> [Task requirements]: Print the line where "129 | 35.7 |" occurs and every line that follows it in the data below, ending with the last line, precisely as written.

Stored data

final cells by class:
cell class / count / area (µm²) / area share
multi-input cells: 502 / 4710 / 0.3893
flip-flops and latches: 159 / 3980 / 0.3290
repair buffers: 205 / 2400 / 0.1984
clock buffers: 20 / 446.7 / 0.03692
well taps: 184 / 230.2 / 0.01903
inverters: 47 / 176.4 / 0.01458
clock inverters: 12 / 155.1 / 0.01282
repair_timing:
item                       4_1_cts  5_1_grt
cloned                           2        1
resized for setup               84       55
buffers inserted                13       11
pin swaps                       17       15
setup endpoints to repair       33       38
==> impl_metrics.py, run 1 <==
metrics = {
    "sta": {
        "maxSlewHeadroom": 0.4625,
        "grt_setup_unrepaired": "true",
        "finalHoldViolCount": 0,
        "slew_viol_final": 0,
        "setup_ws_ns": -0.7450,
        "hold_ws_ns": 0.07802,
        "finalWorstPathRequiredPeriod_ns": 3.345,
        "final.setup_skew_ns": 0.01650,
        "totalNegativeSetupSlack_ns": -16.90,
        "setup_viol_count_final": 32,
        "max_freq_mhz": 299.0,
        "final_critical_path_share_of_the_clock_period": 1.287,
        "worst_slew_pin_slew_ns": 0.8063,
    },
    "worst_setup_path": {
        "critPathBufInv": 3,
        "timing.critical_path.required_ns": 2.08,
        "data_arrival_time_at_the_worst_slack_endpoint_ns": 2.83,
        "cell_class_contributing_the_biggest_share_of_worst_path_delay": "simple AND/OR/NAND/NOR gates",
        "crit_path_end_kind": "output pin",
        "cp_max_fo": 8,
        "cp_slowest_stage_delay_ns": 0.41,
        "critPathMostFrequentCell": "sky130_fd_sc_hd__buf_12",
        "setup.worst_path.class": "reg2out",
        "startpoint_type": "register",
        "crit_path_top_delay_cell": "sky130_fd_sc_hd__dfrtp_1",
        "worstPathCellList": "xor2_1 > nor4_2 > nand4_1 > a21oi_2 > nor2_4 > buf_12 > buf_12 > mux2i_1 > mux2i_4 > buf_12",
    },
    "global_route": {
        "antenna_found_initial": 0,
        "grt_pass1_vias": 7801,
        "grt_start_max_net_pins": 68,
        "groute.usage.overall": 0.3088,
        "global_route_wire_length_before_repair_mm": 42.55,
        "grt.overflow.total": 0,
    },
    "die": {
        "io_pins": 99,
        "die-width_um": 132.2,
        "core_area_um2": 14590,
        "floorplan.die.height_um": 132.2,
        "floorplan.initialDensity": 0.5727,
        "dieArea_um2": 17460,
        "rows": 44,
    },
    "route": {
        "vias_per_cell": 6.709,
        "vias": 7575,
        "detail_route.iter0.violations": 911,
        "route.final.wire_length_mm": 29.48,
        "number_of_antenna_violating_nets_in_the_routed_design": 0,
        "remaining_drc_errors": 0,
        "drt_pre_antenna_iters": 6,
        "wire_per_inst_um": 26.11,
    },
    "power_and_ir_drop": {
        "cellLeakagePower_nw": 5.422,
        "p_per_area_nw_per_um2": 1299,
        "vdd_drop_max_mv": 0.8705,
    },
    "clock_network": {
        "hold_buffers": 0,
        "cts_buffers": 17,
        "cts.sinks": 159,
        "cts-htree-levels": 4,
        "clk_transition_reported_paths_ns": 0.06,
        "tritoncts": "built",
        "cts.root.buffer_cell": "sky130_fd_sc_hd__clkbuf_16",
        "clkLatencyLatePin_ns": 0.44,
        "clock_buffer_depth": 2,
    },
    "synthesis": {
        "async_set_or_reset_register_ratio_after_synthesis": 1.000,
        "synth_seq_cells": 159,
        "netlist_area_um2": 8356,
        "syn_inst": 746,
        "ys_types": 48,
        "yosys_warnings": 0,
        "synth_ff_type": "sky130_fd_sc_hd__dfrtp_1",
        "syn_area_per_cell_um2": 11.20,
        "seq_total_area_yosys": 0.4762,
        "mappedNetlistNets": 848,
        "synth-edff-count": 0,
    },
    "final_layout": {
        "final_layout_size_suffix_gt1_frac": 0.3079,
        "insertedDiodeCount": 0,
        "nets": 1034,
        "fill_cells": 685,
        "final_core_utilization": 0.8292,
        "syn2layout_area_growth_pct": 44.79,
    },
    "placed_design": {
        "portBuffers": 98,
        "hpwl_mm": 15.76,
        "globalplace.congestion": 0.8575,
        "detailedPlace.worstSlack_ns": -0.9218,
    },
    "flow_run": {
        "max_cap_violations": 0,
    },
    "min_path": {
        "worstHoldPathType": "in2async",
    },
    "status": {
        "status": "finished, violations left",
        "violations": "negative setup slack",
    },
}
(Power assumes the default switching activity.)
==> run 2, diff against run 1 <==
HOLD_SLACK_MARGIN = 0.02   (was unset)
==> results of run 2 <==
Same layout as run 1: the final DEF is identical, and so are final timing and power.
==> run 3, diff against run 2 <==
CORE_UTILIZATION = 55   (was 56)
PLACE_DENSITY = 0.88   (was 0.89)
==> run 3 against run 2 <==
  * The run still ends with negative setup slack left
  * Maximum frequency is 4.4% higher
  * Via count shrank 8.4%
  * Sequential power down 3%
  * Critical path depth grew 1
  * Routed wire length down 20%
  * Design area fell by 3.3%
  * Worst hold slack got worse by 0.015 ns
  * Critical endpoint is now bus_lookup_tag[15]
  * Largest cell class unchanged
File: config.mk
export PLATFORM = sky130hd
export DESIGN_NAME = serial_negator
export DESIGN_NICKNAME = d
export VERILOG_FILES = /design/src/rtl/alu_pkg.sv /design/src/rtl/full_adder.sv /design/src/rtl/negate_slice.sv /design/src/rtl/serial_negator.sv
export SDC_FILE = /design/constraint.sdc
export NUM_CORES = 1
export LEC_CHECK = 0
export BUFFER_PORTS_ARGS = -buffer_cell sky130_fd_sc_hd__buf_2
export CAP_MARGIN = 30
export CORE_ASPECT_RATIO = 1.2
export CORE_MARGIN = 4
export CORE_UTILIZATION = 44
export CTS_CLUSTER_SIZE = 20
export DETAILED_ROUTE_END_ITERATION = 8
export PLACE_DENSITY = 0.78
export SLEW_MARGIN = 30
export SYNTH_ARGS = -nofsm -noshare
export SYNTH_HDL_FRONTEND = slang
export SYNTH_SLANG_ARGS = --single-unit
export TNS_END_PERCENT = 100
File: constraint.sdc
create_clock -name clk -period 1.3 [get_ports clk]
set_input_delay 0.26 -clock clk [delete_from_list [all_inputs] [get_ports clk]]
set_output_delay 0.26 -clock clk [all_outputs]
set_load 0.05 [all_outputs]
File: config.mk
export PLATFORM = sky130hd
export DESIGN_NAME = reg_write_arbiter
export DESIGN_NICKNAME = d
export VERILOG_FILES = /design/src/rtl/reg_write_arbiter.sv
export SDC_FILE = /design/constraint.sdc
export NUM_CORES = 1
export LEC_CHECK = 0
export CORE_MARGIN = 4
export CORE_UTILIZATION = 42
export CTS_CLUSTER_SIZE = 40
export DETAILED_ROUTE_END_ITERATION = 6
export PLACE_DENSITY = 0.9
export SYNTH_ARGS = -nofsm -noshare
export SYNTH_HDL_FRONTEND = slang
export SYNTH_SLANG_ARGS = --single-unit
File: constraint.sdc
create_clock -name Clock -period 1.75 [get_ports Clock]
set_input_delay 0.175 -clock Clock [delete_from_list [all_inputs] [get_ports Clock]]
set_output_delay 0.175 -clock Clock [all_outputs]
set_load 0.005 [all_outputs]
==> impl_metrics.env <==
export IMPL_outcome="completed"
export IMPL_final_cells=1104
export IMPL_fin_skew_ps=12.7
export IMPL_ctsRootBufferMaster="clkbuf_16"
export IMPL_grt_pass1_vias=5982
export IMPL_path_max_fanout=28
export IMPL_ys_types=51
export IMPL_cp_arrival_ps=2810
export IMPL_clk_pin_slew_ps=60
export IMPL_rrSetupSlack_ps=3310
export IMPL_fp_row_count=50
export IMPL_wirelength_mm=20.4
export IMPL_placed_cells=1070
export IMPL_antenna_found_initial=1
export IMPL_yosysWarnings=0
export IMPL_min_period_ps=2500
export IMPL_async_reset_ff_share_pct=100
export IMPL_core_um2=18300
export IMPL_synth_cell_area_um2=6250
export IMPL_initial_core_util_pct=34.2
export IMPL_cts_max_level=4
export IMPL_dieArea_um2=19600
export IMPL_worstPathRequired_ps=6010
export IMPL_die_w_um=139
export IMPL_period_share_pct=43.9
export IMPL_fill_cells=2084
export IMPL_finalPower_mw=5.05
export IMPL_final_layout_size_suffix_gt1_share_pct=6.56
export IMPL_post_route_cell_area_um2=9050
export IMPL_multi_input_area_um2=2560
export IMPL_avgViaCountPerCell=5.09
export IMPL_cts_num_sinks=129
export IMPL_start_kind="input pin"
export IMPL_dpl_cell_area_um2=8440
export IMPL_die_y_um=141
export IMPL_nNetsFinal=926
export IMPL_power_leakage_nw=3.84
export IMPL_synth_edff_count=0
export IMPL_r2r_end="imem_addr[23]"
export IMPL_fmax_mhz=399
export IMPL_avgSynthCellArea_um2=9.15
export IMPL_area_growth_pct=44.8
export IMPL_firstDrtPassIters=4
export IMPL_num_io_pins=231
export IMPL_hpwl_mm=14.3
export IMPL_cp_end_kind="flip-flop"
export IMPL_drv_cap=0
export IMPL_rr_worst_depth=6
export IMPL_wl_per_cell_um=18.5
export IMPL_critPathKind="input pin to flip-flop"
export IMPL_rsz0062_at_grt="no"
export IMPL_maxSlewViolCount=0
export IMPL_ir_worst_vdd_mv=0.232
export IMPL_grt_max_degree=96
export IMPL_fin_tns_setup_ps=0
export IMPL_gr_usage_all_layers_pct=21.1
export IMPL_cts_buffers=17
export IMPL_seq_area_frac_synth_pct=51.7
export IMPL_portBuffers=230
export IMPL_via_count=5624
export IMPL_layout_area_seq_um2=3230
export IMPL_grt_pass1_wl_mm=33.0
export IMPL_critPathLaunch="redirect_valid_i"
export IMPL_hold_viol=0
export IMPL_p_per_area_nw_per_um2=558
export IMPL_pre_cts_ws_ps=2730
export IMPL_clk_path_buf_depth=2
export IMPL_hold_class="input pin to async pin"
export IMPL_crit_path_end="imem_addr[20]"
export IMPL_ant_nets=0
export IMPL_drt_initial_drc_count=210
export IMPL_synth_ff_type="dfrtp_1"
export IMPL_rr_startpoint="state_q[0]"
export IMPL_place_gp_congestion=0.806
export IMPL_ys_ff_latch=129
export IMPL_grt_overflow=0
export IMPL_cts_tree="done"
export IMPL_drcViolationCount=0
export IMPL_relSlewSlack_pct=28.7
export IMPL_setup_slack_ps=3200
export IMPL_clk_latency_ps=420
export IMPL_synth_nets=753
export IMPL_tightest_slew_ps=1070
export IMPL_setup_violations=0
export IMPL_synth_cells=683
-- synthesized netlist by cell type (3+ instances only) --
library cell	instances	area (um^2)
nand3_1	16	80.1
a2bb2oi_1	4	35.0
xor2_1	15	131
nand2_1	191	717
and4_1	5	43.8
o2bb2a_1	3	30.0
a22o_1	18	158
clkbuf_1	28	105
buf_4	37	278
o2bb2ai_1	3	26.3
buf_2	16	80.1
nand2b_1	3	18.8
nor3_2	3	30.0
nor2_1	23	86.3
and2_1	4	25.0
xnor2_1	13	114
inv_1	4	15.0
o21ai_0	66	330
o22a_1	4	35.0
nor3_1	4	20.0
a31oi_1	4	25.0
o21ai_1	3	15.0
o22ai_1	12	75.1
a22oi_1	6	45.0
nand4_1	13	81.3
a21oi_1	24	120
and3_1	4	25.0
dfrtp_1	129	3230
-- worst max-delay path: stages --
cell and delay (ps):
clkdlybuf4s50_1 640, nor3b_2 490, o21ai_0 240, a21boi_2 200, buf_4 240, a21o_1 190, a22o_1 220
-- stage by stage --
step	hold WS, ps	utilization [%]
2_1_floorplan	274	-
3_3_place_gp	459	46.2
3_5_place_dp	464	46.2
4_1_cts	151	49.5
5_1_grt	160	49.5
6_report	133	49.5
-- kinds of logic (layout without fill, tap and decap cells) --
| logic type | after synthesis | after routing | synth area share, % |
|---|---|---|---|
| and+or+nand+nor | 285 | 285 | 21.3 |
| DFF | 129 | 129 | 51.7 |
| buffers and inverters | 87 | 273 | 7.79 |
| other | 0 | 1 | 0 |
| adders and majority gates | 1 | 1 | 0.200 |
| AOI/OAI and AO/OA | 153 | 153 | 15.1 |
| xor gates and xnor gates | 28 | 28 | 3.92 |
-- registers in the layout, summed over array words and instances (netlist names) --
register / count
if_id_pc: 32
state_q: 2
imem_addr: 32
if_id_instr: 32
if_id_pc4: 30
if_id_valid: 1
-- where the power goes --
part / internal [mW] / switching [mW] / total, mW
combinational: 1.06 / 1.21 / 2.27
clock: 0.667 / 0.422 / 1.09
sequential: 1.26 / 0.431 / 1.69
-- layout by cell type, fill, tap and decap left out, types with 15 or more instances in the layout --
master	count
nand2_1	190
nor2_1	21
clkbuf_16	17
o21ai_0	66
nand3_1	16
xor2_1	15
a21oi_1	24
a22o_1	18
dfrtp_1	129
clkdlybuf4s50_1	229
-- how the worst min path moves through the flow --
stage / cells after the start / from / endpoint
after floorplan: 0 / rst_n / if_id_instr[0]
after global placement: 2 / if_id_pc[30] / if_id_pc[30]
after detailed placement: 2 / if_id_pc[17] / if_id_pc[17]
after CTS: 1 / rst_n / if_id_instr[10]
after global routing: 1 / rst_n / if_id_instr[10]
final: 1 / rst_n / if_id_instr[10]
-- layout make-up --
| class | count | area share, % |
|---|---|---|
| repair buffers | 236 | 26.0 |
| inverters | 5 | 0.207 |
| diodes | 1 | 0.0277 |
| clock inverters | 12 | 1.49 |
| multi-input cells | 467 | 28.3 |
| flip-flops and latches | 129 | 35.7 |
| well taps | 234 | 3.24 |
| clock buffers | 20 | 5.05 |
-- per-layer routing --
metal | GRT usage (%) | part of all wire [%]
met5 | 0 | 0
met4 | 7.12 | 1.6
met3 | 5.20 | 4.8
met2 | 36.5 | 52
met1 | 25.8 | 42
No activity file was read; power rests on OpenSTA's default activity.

> [Output below]:
| flip-flops and latches | 129 | 35.7 |
| well taps | 234 | 3.24 |
| clock buffers | 20 | 5.05 |
-- per-layer routing --
metal | GRT usage (%) | part of all wire [%]
met5 | 0 | 0
met4 | 7.12 | 1.6
met3 | 5.20 | 4.8
met2 | 36.5 | 52
met1 | 25.8 | 42
No activity file was read; power rests on OpenSTA's default activity.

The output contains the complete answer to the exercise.